[Recorded information]

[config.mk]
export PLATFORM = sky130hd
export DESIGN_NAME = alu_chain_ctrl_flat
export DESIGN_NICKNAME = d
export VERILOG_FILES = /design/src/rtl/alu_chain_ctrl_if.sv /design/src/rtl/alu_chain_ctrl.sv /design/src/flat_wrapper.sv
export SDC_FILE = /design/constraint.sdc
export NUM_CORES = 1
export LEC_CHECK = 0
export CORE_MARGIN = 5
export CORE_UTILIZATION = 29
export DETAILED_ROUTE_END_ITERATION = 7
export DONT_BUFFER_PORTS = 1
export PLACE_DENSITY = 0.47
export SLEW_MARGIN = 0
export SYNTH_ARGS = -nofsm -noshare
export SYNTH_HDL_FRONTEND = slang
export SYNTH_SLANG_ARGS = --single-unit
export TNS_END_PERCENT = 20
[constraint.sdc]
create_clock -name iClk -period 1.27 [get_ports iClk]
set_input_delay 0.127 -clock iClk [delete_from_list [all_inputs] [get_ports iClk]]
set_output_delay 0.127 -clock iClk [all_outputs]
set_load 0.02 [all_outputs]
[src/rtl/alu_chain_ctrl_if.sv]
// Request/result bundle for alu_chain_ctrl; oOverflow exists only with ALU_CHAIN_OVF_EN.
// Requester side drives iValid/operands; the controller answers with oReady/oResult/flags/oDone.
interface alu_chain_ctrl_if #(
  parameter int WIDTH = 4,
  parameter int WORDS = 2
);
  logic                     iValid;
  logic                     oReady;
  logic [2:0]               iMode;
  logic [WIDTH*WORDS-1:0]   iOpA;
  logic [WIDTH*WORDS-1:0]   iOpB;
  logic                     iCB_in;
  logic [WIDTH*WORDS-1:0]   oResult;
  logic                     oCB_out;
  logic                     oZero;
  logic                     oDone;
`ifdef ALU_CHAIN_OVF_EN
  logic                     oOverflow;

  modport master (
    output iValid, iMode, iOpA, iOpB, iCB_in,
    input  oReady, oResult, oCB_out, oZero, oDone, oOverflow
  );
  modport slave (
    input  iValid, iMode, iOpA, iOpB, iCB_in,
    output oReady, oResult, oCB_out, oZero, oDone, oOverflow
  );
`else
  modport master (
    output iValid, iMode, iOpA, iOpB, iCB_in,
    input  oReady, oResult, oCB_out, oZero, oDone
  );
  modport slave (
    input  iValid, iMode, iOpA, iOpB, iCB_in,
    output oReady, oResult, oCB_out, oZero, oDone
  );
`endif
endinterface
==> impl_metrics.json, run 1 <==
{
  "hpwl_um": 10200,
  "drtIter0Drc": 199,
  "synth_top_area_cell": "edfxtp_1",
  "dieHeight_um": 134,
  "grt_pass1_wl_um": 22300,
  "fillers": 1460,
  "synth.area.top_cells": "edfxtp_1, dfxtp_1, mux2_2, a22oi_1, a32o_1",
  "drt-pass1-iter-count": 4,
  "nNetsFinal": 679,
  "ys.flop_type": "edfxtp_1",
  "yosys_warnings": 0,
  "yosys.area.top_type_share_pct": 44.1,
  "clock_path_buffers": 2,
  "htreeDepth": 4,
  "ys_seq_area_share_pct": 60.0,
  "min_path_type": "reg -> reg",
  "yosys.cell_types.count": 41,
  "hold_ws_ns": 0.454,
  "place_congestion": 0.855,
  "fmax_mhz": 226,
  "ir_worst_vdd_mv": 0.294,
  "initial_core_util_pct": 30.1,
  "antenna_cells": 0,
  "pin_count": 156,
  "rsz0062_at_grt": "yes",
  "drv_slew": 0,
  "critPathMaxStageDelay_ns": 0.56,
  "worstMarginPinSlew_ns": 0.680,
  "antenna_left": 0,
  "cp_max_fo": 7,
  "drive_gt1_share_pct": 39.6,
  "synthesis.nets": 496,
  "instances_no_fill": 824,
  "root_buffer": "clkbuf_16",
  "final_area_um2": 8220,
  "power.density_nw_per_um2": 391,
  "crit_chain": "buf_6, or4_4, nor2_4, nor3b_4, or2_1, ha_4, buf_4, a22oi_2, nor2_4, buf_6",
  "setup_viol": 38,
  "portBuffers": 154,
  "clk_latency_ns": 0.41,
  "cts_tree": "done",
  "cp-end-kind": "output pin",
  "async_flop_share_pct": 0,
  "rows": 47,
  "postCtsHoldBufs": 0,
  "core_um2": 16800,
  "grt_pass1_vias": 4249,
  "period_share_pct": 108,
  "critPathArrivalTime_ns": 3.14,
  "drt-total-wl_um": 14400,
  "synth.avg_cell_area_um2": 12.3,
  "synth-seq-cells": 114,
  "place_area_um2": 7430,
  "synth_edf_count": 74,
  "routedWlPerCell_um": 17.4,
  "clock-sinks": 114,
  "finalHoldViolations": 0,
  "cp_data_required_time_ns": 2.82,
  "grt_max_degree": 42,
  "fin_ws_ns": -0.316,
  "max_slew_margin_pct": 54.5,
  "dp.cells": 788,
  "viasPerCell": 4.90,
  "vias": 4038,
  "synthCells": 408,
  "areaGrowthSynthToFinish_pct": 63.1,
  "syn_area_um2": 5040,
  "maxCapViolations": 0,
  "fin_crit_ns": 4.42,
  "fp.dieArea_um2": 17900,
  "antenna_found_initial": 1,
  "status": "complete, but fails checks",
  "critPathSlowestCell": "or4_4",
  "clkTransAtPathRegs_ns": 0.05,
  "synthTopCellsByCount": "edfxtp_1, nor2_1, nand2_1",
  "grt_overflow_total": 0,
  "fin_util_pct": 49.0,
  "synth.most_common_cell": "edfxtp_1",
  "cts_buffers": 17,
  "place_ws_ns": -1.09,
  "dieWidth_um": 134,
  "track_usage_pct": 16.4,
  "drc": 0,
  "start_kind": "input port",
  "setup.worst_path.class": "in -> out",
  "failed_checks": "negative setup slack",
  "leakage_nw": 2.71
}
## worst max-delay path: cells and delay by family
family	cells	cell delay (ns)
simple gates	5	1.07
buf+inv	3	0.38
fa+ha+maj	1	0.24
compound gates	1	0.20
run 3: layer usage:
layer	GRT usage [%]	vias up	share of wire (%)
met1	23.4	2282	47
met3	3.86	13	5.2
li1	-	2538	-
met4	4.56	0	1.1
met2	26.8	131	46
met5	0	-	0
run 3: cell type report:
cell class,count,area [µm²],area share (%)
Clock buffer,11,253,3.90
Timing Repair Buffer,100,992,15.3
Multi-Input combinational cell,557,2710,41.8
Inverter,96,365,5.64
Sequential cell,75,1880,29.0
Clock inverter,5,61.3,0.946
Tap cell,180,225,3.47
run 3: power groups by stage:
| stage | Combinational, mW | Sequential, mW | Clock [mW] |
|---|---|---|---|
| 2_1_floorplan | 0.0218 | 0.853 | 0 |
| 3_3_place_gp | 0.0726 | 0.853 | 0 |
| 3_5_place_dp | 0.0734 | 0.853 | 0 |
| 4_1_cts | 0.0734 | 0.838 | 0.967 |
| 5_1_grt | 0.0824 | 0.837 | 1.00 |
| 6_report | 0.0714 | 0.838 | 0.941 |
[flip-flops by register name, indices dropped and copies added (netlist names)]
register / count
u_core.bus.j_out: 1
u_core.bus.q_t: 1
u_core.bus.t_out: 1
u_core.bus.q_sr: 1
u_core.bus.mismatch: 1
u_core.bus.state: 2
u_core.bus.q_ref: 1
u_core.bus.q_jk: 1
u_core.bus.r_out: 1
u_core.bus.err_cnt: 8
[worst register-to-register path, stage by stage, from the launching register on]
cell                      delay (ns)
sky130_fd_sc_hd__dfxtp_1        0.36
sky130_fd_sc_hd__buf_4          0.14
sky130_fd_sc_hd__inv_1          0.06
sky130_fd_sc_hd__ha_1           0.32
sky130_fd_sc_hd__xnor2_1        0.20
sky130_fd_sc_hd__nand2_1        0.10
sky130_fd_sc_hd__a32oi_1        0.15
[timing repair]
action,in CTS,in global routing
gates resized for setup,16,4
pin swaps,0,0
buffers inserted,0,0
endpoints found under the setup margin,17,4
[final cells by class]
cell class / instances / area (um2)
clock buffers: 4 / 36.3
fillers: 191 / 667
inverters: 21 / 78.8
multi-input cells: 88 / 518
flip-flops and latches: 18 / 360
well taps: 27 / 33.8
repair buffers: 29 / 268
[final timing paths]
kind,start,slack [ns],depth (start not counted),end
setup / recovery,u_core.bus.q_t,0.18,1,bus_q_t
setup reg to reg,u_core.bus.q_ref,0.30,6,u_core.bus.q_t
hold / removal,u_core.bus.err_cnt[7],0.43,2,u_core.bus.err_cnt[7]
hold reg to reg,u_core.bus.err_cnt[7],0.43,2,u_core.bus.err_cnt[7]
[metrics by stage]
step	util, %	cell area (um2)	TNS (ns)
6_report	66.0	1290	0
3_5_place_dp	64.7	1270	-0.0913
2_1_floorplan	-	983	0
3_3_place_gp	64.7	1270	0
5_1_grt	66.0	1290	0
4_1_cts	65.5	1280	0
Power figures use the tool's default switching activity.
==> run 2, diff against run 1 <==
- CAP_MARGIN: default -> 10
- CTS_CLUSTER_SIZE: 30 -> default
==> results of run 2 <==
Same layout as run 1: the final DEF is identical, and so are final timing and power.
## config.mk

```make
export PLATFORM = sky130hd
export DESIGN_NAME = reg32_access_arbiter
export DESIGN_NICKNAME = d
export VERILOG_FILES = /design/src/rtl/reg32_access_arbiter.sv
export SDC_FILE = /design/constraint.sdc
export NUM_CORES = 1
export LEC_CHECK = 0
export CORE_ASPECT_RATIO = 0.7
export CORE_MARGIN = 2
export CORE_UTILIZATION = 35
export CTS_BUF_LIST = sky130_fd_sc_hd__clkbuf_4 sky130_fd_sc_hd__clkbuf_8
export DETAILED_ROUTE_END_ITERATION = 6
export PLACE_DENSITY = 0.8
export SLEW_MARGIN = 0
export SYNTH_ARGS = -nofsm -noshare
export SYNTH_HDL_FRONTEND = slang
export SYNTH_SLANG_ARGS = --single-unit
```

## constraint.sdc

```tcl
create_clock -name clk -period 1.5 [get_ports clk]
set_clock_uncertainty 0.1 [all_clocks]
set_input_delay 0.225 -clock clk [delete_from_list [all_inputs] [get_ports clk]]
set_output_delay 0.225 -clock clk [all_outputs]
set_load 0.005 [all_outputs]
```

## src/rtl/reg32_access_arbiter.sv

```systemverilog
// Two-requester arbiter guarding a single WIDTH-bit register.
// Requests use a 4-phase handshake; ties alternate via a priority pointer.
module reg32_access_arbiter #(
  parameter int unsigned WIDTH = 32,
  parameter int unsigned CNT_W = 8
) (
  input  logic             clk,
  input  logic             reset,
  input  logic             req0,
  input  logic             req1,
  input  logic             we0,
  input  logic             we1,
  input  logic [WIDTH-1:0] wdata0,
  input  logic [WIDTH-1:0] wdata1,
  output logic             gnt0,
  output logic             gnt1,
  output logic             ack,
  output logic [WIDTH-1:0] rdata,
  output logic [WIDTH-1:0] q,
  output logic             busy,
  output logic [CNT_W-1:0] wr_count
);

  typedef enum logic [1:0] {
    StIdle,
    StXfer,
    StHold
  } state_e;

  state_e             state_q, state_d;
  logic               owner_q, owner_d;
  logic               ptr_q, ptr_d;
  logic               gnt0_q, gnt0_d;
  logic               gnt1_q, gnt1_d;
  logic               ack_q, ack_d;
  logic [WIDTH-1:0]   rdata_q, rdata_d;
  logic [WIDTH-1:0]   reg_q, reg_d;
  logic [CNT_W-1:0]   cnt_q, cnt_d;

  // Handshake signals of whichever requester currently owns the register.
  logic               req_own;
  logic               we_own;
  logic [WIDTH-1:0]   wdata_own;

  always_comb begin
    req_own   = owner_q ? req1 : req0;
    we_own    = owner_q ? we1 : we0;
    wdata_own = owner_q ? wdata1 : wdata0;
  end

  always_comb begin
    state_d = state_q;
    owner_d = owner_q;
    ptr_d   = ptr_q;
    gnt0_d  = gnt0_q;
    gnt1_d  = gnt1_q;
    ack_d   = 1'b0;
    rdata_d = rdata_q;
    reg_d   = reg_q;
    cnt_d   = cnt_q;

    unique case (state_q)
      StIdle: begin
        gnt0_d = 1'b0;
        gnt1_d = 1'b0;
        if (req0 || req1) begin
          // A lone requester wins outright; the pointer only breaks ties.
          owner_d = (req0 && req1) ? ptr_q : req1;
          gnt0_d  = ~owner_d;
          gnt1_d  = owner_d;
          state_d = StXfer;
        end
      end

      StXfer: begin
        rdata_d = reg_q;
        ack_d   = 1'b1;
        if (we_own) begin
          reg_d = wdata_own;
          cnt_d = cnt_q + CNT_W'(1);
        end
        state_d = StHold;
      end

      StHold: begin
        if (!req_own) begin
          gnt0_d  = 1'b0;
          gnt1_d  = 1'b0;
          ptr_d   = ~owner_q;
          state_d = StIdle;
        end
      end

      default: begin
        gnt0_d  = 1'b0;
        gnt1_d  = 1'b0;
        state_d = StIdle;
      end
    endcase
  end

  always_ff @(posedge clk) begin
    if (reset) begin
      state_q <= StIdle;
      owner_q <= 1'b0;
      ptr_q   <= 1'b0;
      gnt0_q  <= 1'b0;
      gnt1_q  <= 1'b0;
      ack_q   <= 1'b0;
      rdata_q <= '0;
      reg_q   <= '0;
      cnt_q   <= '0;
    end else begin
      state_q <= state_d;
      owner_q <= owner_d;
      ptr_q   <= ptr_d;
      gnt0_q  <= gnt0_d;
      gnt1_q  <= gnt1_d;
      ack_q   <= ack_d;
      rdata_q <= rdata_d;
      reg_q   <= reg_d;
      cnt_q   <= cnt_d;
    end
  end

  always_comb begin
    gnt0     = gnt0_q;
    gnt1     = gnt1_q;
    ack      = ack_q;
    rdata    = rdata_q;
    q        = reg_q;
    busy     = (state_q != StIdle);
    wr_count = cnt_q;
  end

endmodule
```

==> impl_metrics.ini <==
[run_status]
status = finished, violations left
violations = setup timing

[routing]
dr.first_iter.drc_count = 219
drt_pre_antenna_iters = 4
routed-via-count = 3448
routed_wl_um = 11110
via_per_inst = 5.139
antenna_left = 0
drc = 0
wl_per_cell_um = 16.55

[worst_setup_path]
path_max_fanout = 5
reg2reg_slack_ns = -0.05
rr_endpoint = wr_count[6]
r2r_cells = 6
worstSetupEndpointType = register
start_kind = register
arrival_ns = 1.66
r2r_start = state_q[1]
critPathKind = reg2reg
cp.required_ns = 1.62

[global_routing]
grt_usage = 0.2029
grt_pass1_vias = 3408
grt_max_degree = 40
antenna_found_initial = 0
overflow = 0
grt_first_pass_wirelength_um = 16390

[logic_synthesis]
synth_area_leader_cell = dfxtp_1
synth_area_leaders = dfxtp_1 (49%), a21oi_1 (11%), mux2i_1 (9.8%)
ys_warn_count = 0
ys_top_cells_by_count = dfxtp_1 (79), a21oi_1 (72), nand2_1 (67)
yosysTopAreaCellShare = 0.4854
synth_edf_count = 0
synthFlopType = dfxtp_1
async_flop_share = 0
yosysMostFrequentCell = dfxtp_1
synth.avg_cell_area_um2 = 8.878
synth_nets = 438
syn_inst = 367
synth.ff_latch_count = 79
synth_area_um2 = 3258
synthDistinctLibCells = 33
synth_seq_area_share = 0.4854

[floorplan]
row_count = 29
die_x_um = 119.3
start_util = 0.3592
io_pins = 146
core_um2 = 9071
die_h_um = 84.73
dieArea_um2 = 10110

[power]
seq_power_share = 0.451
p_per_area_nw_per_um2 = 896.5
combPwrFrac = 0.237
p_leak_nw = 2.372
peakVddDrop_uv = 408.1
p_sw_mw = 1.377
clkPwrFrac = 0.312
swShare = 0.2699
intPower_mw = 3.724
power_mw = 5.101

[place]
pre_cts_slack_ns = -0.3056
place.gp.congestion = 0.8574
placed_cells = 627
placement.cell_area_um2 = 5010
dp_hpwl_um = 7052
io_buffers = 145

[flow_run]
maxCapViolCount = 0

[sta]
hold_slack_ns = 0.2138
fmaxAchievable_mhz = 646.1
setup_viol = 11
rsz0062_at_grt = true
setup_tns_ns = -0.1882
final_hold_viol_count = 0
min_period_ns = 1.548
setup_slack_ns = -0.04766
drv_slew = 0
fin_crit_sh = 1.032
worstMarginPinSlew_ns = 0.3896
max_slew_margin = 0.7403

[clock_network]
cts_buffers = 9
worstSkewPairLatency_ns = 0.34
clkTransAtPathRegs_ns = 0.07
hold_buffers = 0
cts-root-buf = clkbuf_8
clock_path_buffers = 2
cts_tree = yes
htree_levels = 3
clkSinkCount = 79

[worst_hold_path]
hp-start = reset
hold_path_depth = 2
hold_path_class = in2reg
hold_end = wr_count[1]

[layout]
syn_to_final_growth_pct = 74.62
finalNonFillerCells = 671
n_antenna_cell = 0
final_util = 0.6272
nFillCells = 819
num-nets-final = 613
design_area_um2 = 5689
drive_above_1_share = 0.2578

[/Recorded information]

Task item:
Each line in the listing that contains "Sequential" should be returned.

Task response:
Sequential cell,75,1880,29.0
| stage | Combinational, mW | Sequential, mW | Clock [mW] |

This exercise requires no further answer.